• **Task**
Looking at the data below, report how many lines contain "down", with no other words.

::: Supplied records :::

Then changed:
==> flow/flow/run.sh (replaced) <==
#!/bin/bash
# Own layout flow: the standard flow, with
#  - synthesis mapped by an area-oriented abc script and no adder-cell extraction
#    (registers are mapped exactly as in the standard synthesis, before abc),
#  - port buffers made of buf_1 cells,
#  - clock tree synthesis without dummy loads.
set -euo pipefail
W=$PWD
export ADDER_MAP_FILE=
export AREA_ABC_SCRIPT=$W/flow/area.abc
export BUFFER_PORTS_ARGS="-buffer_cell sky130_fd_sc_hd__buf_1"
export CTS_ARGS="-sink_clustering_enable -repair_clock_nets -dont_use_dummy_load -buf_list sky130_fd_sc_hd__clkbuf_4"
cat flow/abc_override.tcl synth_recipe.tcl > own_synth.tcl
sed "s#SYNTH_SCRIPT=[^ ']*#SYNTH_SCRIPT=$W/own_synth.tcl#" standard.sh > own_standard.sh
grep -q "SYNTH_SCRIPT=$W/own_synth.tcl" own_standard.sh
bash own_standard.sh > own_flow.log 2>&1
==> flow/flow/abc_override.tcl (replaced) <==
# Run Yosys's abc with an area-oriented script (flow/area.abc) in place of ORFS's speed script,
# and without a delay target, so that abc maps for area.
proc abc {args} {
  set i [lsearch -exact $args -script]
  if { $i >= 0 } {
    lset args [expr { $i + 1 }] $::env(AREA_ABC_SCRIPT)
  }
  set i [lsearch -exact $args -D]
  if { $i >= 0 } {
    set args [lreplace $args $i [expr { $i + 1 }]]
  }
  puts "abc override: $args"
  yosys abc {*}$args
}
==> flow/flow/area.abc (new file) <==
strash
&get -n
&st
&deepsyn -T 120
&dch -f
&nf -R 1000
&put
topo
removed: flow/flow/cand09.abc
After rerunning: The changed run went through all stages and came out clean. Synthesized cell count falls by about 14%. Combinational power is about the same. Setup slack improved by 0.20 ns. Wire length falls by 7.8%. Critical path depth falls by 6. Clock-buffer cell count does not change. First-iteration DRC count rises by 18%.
Background: an optimization exercise with open tools, aiming at small area and a short achievable clock period. Do not read the settings as production practice.
At most, simulation tests tie the RTL to the original design; equivalence was not proved.
Power is estimated from default activity; no workload was simulated.

Setup of amber:
Design ArithmaticUnit, start of the top module:
module ArithmaticUnit(
		input wire clock_i, isWb_i, enable_i,
		input wire [4:0] wbAddress_i,
		input wire [6:0] opCode_i,
		input wire [15:0] pOperand_i, sOperand_i,
		output reg wbEnable_o,
		output reg [4:0] wbAddress_o,
		output reg [15:0] wbData_o,
		output reg [1:0] statusWriteback_o  
    );
export LEC_CHECK = 0
export CAP_MARGIN = 20
export CORE_MARGIN = 2
export CORE_UTILIZATION = 50
export SETUP_SLACK_MARGIN = 2.5
export SLEW_MARGIN = 20
export SYNTH_HIERARCHICAL = 1
export SYNTH_MINIMUM_KEEP_SIZE = 0
create_clock -name core_clock -period 8.0 [get_ports {clock_i}]
standard.sh (not shown) runs the stock make flow with config.mk's settings and CLKGATE_MAP_FILE= SYNTH_SCRIPT=/design/flow/synth_recipe.tcl, a recipe that flattens the netlist after the stock synthesis.
==> flow/flow/run.sh <==
#!/bin/bash
# Standard ORFS layout, with smaller port buffers and free cell resizing.
set -euo pipefail
bash standard.sh MATCH_CELL_FOOTPRINT=0 ABC_LOAD_IN_FF=1 "BUFFER_PORTS_ARGS=-buffer_cell sky130_fd_sc_hd__buf_1" finish > make_finish.log 2>&1
### amber -> ember
-- flow/design.v --
<<< amber, line 324
	pa_xor2 u_sum_15 (.a(p0[15]), .b(g4_14), .y(sum[15]));
	assign sum[16] = g4_15;
	wire x15 = P[15] ^ S[15] ^ (opCode_i[1] & ~opCode_i[0]);
	wire cout_g1 = x15 ? p0[15] : P[15];    
	wire cout_g0 = x15 ? ~p0[15] : P[15];   
	wire cout = g4_14 ? cout_g1 : cout_g0;
	wire arith = ~|opCode_i[6:2];
	always @(posedge clock_i)
>>> ember, line 324
	pa_xor2 u_sum_15 (.a(p0[15]), .b(g4_14), .y(sum[15]));
	assign sum[16] = g4_15;
	wire cout = sum[16] | hc5 | fc4 | fc5 | fc18 | fc19 | fc29 | fc42;
	wire arith = ~|opCode_i[6:2];
	always @(posedge clock_i)
[summary]
- Higher synthesized netlist cell count was reported by amber, not ember.
- ember gives less data arrival time of the critical path than amber did.
- Diff amber -> ember | power dissipated in combinational cells | down by more than 10%
- Re final period utilization: ember and amber aren't equal, and the lower value belongs to ember.
- Count of vias placed by the detailed router, ember and amber: smaller value in ember
- In the metrics for ember and amber, the one carrying the higher overall power after layout is amber.
Only the layout flow was run in amber; the RTL was not checked for function there.
This design comes from an exercise in tuning for small area, a short achievable clock period and few clock cycles on the open sky130 flow, not from production work. RTL that was checked went through simulation tests only; none was proved equivalent to the original. Power figures rest on the tool's default switching activity, not on a simulated workload.

==> flow/design.v (excerpt) <==
module geofence ( clk,reset,X,Y,valid,is_inside);
input clk;
input reset;
input [9:0] X;
input [9:0] Y;
output reg valid;
output reg is_inside;
localparam FIRST = 2'd0, USCAN = 2'd1, WSCAN = 2'd2, MULW = 2'd3;
reg [3:0] cnt;
reg [9:0] px, py;        
reg [21:0] q5;           
reg [29:0] q4;           
reg [25:0] q3, q2, q1, q0;   
reg [15:0] m;            
reg [1:0] st;
reg pass;                
reg two;
reg [3:0] rs;            
reg [2:0] pcnt;          
reg [2:0] wcnt;          
reg have_u, have_w, more;
reg [3:0] bcnt;          
reg signed [10:0] ux, uy, wx, wy;
reg signed [12:0] acc, d;
reg done, res;           
function [10:0] sub10;
    input [9:0] a, b;
    reg [10:0] g, p, gn, pn;
    integer l, j;
    begin
        g = {a & ~b, 1'b1};
        p = {~(a ^ b), 1'b0};
        for (l = 1; l < 16; l = l * 2) begin
            for (j = 0; j < 11; j = j + 1) begin
                if (j >= l) begin
                    gn[j] = g[j] | (p[j] & g[j-l]);
                    pn[j] = p[j] & p[j-l];
                end else begin
                    gn[j] = g[j];
                    pn[j] = p[j];
                end
            end
            g = gn;
  ...
Size in the first run: about 1500 cells after synthesis, ~290 flip-flops, about 24 I/O pins, roughly 15000 um2 of cells after synthesis.
export LEC_CHECK = 0
export ABC_CLOCK_PERIOD_IN_PS = 1800
export CAP_MARGIN = 20
export CORE_MARGIN = 2
export CORE_UTILIZATION = 40
export SETUP_SLACK_MARGIN = 5.0
export SLEW_MARGIN = 20
create_clock -name core_clock -period 8.0 [get_ports {clk}]
run.sh (not shown) runs the stock make flow with config.mk's settings and CLKGATE_MAP_FILE= SYNTH_SCRIPT=/design/flow/synth_recipe.tcl, a recipe that flattens the netlist after the stock synthesis.
The first run finished clean.
Then changed:
ABC_CLOCK_PERIOD_IN_PS = 2500   (was 1800)
The changed run finished clean.
Routed wire length stays the same.
Sequential share of layout area is unchanged.
Synthesized cell count stays the same.
Total power does not change.
Worst hold slack does not change.
Count of clock-buffer cells in the layout is unchanged.
Setup slack is unchanged.
Function was not checked in any run of this note: the RTL went through the layout flow alone.
Background: an optimization exercise with open tools, aiming at small area, a short achievable clock period and few clock cycles. Do not read the settings as production practice. The RTL was checked by simulation tests, not by an equivalence proof against the original design.

==> flow/design.v (outline; a module is shown in full before it is edited, if it fits) <==
// module HAMMING_IP: 66 lines
// module MDC: 2227 lines
module MDC(clk, rst_n, in_valid, in_data, in_mode, out_valid, out_data);
  // ...
==> flow/flow/run.sh <==
#!/bin/bash
set -euo pipefail
bash standard.sh SETUP_SLACK_MARGIN=7 TNS_END_PERCENT=5 \
  "BUFFER_PORTS_ARGS=-buffer_cell sky130_fd_sc_hd__buf_2" finish > standard.log 2>&1
==> flow/standard.sh <==
#!/bin/bash
# synth_recipe.tcl (not shown) runs the flow's synth.tcl, then flattens the netlist and writes it again
# the make line also repeats each setting of config.mk as NAME=value (left out here)
make -C /OpenROAD-flow-scripts/flow DESIGN_CONFIG=/design/flow/config.mk WORK_HOME=/design/flow/orfs CLKGATE_MAP_FILE= SYNTH_SCRIPT=/design/flow/synth_recipe.tcl "${@:-finish}"
==> flow/config.mk <==
export PLATFORM = sky130hd
export DESIGN_NAME = MDC
export DESIGN_NICKNAME = MDC
export VERILOG_FILES = /design/flow/design.v
export SDC_FILE = /design/flow/constraint.sdc
export NUM_CORES = 4
export LEC_CHECK = 0
export CAP_MARGIN = 20
export CORE_MARGIN = 2
export CORE_UTILIZATION = 45
export SLEW_MARGIN = 20
==> flow/constraint.sdc <==
create_clock -name core_clock -period 11.0 [get_ports {clk}]
set_input_delay 2.2000 -clock core_clock [delete_from_list [all_inputs] [get_ports {clk}]]
set_output_delay 2.2000 -clock core_clock [all_outputs]
set_load 0.01 [all_outputs]
==> flow_metrics.py, run 1 <==
metrics = {
    "global_route": {
        "grt_max_degree": 91,
    },
    "layout": {
        "stdcell_count": 8045,
        "top_regs": "U0_C x46, U0_S x46",
        "seq_share_pct": 30.5,
        "clkCellAreaFrac_pct": 5.12,
        "layout_common_cells": "inv_1 (701), a22oi_1 (592), nand2_1 (545), fa_1 (496), xnor2_1 (477)",
        "n_all_inverters": 707,
    },
    "logic_synthesis": {
        "async_flop_share_pct": 5.38,
        "synthTopCellsByArea": "edfxtp_1 (18%), fa_1 (16%), dfxtp_1 (14%)",
        "synth_area_mm2": 0.0607,
        "synth_top_area_share_pct": 18.2,
        "synth_xor_xnor_area_share_pct": 9.51,
        "synth_compound_area_share_pct": 18.6,
    },
    "timing": {
        "setup_viol": 0,
        "rsz0062_at_grt": "true",
        "whs_ps": 469,
    },
    "min_path": {
        "hold_path.class": "flop to flop",
        "holdPathEnd": "U1_C[0]",
    },
    "placement": {
        "dp_cells": 7807,
        "portBuffers": 234,
    },
    "clocking": {
        "cts_htree_levels": 3,
        "cts_hold_buffers": 0,
        "cts_inserted_buffers": 98,
        "cts-root-buf": "clkbuf_16",
    },
    "drt": {
        "wl_met1_um": 102000,
        "wl_met3_um": 35500,
        "first_pass_iters": 12,
    },
    "die": {
        "initial_utilization_pct": 45.4,
        "num_rows": 134,
        "dieHeight_um": 371,
    },
    "outcome": {
        "outcome": "finished clean",
    },
    "critical_path": {
        "critical_path.cell_chain": "a221o_1, buf_2",
        "reg2reg_from": "U1_S[0]",
    },
}
Testbench counts, summed over its fixed seeds: cycles 30,937.
From an optimization exercise on the open Yosys and OpenROAD flow, aimed at small area, a short achievable clock period and few clock cycles; shortcuts taken in it are not production practice. Where RTL was checked, it was by simulation tests only, not by an equivalence proof against the original. No driver is modelled on the clock port, so clock power and skew are understated where the tree is cut down; a real chip needs a root buffer or a tree.

Design HT_TOP, start of the top module:
module HT_TOP(
    input clk,
    input rst_n,
    input in_valid,
    input [2:0] in_weight,
    input out_mode,
    output reg out_valid,
    output reg out_code
);
Size: roughly 1400 cells after synthesis, ~140 flip-flops, ~0.0092 mm2 of cells after synthesis.
Settings: LEC_CHECK=0, ABC_AREA=1, CAP_MARGIN=20, CORE_MARGIN=2, CORE_UTILIZATION=40, SETUP_SLACK_MARGIN=4.0, SLEW_MARGIN=20; clock period 6.0 ns.
standard.sh (not shown) runs the stock make flow with config.mk's settings and CLKGATE_MAP_FILE= SYNTH_SCRIPT=/design/flow/synth_recipe.tcl, a recipe that flattens the netlist after the stock synthesis.
==> flow/flow/run.sh <==
#!/bin/bash
# Own flow: the standard layout, with a hook after CTS that replaces the
# clock tree by four clkbuf_16 fed by the clock port (flow/reclk.tcl).
set -euo pipefail
W=$(pwd)
export FLOW_FLOW_DIR="$W/flow"
export POST_CTS_TCL="$W/flow/post_cts.tcl"
bash standard.sh finish > "$W/standard_flow.log" 2>&1
Other scripts of this flow, unchanged in this note and not shown: flow/flow/post_cts.tcl, flow/flow/reclk.tcl
Testbench counts at the start, summed over its fixed seeds: cycles 17,157.
What follows belongs to an exercise in optimizing a design on an open flow for small area; a production flow would make more cautious choices.
Function was checked by simulation only, so behaviour that the tests miss may differ from the original.
Power and IR drop assume default switching activity.

## tv80n
module tv80n(m1_n, mreq_n, iorq_n, rd_n, wr_n, rfsh_n, halt_n, busak_n, A, dout, pc, reset_n, clk, wait_n, int_n, nmi_n, busrq_n, di);
Size in the first run: roughly 3100 cells after synthesis, ~350 flip-flops, about 24000 sq um of cells after synthesis.
==> flow/config.mk <==
export PLATFORM = sky130hd
export DESIGN_NAME = tv80n
export DESIGN_NICKNAME = tv80n
export VERILOG_FILES = /design/flow/design.v
export SDC_FILE = /design/flow/constraint.sdc
export NUM_CORES = 4
export LEC_CHECK = 0
export CAP_MARGIN = 20
export CORE_MARGIN = 2
export CORE_UTILIZATION = 40
export GPL_TIMING_DRIVEN = 0
export SLEW_MARGIN = 20
==> flow/constraint.sdc <==
create_clock -name core_clock -period 12.0 [get_ports {clk}]
set_input_delay 2.4000 -clock core_clock [delete_from_list [all_inputs] [get_ports {clk}]]
set_output_delay 2.4000 -clock core_clock [all_outputs]
set_load 0.01 [all_outputs]
standard.sh (not shown) runs the stock make flow with config.mk's settings and CLKGATE_MAP_FILE= SYNTH_SCRIPT=/design/flow/synth_recipe.tcl, a recipe that flattens the netlist after the stock synthesis.
==> flow/flow/run.sh <==
#!/bin/bash
# Own layout flow: the standard ORFS flow (standard.sh) with three changes
#  1. synthesis: the standard synthesis script, except that ABC maps the logic with
#     flow/nf.abc (&nf, area-oriented) instead of ORFS's abc script; flip-flops are
#     mapped by the standard dfflibmap step, so the registers are the standard ones
#  2. port buffers use sky130_fd_sc_hd__buf_1 (every port still gets its buffer)
#  3. CTS: clkbuf_8 leaf clusters of at most 12 sinks, no dummy loads
# Each step's full output goes to a log file in the work folder.
set -euo pipefail
W=$(pwd)
{
  cat <<'TCL'
proc abc {args} {
  set i [lsearch -exact $args -script]
  if {$i >= 0} { lset args [expr {$i + 1}] $::env(MY_ABC_SCRIPT) }
  yosys abc {*}$args
}
TCL
  cat "$W/synth_recipe.tcl"
} > "$W/own_synth.tcl"
export MY_ABC_SCRIPT="$W/flow/nf.abc"
bash "$W/standard.sh" "SYNTH_SCRIPT=$W/own_synth.tcl" synth > "$W/synth.log" 2>&1
bash "$W/standard.sh" "SYNTH_SCRIPT=$W/own_synth.tcl" \
  "BUFFER_PORTS_ARGS=-buffer_cell sky130_fd_sc_hd__buf_1" \
  "CTS_ARGS=-sink_clustering_enable -repair_clock_nets -dont_use_dummy_load -buf_list sky130_fd_sc_hd__clkbuf_8 -sink_clustering_size 12 -sink_clustering_max_diameter 60" \
  finish > "$W/layout.log" 2>&1
==> flow/flow/nf.abc <==
strash
&get -n
&st
&dch
&nf -R 1000
&put
The baseline finished with timing, DRC and antenna clean.
==> next run, changes <==
- CORE_UTILIZATION: 40 -> 70
- GPL_TIMING_DRIVEN: 0 -> unset
Result: Now the flow did not get past global routing. Synthesized cell count stays the same. Synthesized area stays the same.
==> next run, changes <==
==> flow/run.sh (new file) <==
#!/bin/bash
# synth_recipe.tcl (not shown) runs the flow's synth.tcl, then flattens the netlist and writes it again
# the make line also repeats each setting of config.mk as NAME=value (left out here)
make -C /OpenROAD-flow-scripts/flow DESIGN_CONFIG=/design/flow/config.mk WORK_HOME=/design/flow/orfs CLKGATE_MAP_FILE= SYNTH_SCRIPT=/design/flow/synth_recipe.tcl finish
- ABC_AREA: unset -> 1
- CORE_UTILIZATION: 70 -> 50
- CTS_BUF_LIST: unset -> sky130_fd_sc_hd__clkbuf_8
- CTS_CLUSTER_DIAMETER: unset -> 60
- CTS_CLUSTER_SIZE: unset -> 12
removed: flow/flow/run.sh
removed: flow/flow/nf.abc
removed: flow/standard.sh
Effect: This time the run ran to the end with no violations; synthesized area increases by roughly a tenth; synthesized cell count increases by a quarter to a third.
==> next run, changes <==
==> flow/flow/run.sh (new file) <==
#!/bin/bash
# Own layout flow: the standard ORFS flow (standard.sh) with three changes
#  1. synthesis: the standard synthesis script, except that ABC maps the logic with
#     flow/nf.abc (&nf, area-oriented) instead of ORFS's abc script, and adders are
#     left to ABC (no ADDER_MAP_FILE half/full-adder extraction); flip-flops are
#     mapped by the standard dfflibmap step, so the registers are the standard ones
#  2. port buffers use sky130_fd_sc_hd__buf_1 (every port still gets its buffer)
#  3. CTS: clkbuf_8 leaf clusters of at most 12 sinks, no dummy loads
# Each step's full output goes to a log file in the work folder.
set -euo pipefail
W=$(pwd)
{
  cat <<'TCL'
proc abc {args} {
  set i [lsearch -exact $args -script]
  if {$i >= 0} { lset args [expr {$i + 1}] $::env(MY_ABC_SCRIPT) }
  yosys abc {*}$args
}
TCL
  cat "$W/synth_recipe.tcl"
} > "$W/own_synth.tcl"
export MY_ABC_SCRIPT="$W/flow/nf.abc"
bash "$W/standard.sh" "SYNTH_SCRIPT=$W/own_synth.tcl" "ADDER_MAP_FILE=" synth > "$W/synth.log" 2>&1
bash "$W/standard.sh" "SYNTH_SCRIPT=$W/own_synth.tcl" "ADDER_MAP_FILE=" \
  "BUFFER_PORTS_ARGS=-buffer_cell sky130_fd_sc_hd__buf_1" \
  "CTS_ARGS=-sink_clustering_enable -repair_clock_nets -dont_use_dummy_load -buf_list sky130_fd_sc_hd__clkbuf_8 -sink_clustering_size 12 -sink_clustering_max_diameter 60" \
  finish > "$W/layout.log" 2>&1
==> flow/flow/nf.abc (new file) <==
strash
&get -n
&st
&dch
&nf -R 1000
&put
==> flow/standard.sh (new file) <==
#!/bin/bash
# synth_recipe.tcl (not shown) runs the flow's synth.tcl, then flattens the netlist and writes it again
# the make line also repeats each setting of config.mk as NAME=value (left out here)
make -C /OpenROAD-flow-scripts/flow DESIGN_CONFIG=/design/flow/config.mk WORK_HOME=/design/flow/orfs CLKGATE_MAP_FILE= SYNTH_SCRIPT=/design/flow/synth_recipe.tcl "${@:-finish}"
- ABC_AREA: 1 -> unset
- CORE_UTILIZATION: 50 -> 40
- CTS_BUF_LIST: sky130_fd_sc_hd__clkbuf_8 -> unset
- CTS_CLUSTER_DIAMETER: 60 -> unset
- CTS_CLUSTER_SIZE: 12 -> unset
- GPL_TIMING_DRIVEN: unset -> 0
removed: flow/run.sh
What happened: Via count is lower by roughly a tenth; core utilization fell by 9.5 points; worst setup slack loses 1500 ps; area after synthesis decreases by roughly a tenth; global-route usage went down by 9.5 points; die area rises by roughly a tenth; final area is lower by a little under a tenth; sequential share of layout area rises by 2.4 points; clock power fell by roughly a tenth.

* * *

tv80n, a different RTL version from the one above (not shown whole).
Size: about 3100 cells after synthesis, about 350 flip-flops, ~62 I/O pins, ~24000 sq um of cells after synthesis.
==> flow/config.mk <==
export PLATFORM = sky130hd
export DESIGN_NAME = tv80n
export DESIGN_NICKNAME = tv80n
export VERILOG_FILES = /design/flow/design.v
export SDC_FILE = /design/flow/constraint.sdc
export NUM_CORES = 4
export LEC_CHECK = 0
export CAP_MARGIN = 15
export CORE_MARGIN = 2
export CORE_UTILIZATION = 40
export GPL_TIMING_DRIVEN = 0
export SETUP_SLACK_MARGIN = 0.1
export SLEW_MARGIN = 15
==> flow/constraint.sdc <==
create_clock -name core_clock -period 12.0 [get_ports {clk}]
set_input_delay 2.4000 -clock core_clock [delete_from_list [all_inputs] [get_ports {clk}]]
set_output_delay 2.4000 -clock core_clock [all_outputs]
set_load 0.01 [all_outputs]
==> flow/flow/run.sh <==
#!/bin/bash
# Own layout flow: the standard ORFS flow (standard.sh) with three changes
#  1. synthesis: the standard synthesis script, except that ABC maps the logic with
#     flow/nf.abc (&nf, area-oriented) instead of ORFS's abc script, and adders are
#     left to ABC (no ADDER_MAP_FILE half/full-adder extraction); flip-flops are
#     mapped by the standard dfflibmap step, so the registers are the standard ones
#  2. port buffers use sky130_fd_sc_hd__buf_1 (every port still gets its buffer)
#  3. CTS: clkbuf_4 leaf clusters of at most 8 sinks, no dummy loads
# Each step's full output goes to a log file in the work folder.
set -euo pipefail
W=$(pwd)
{
  cat <<'TCL'
proc abc {args} {
  set i [lsearch -exact $args -script]
  if {$i >= 0} { lset args [expr {$i + 1}] $::env(MY_ABC_SCRIPT) }
  yosys abc {*}$args
}
TCL
  cat "$W/synth_recipe.tcl"
} > "$W/own_synth.tcl"
export MY_ABC_SCRIPT="$W/flow/nf.abc"
bash "$W/standard.sh" "SYNTH_SCRIPT=$W/own_synth.tcl" "ADDER_MAP_FILE=" synth > "$W/synth.log" 2>&1
bash "$W/standard.sh" "SYNTH_SCRIPT=$W/own_synth.tcl" "ADDER_MAP_FILE=" \
  "BUFFER_PORTS_ARGS=-buffer_cell sky130_fd_sc_hd__buf_1" \
  "CTS_ARGS=-sink_clustering_enable -repair_clock_nets -dont_use_dummy_load -buf_list sky130_fd_sc_hd__clkbuf_4 -sink_clustering_size 8 -sink_clustering_max_diameter 50" \
  finish > "$W/layout.log" 2>&1
==> flow/flow/nf.abc <==
strash
&get -n
&st
&dch
&nf -R 1000
&put
The baseline passed the timing, design-rule and antenna checks.
==> next run, changes <==
CAP_MARGIN = 20   (was 15)
SLEW_MARGIN = 20   (was 15)
The changed run finished with timing, DRC and antenna clean.
Wire length barely changes.
Area after synthesis does not change.
First-iteration DRC count shrinks by 3.1%.
Hold slack improves by 0.0064 ns.
Power hardly moves.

:::

• **Answer to this exercise**
3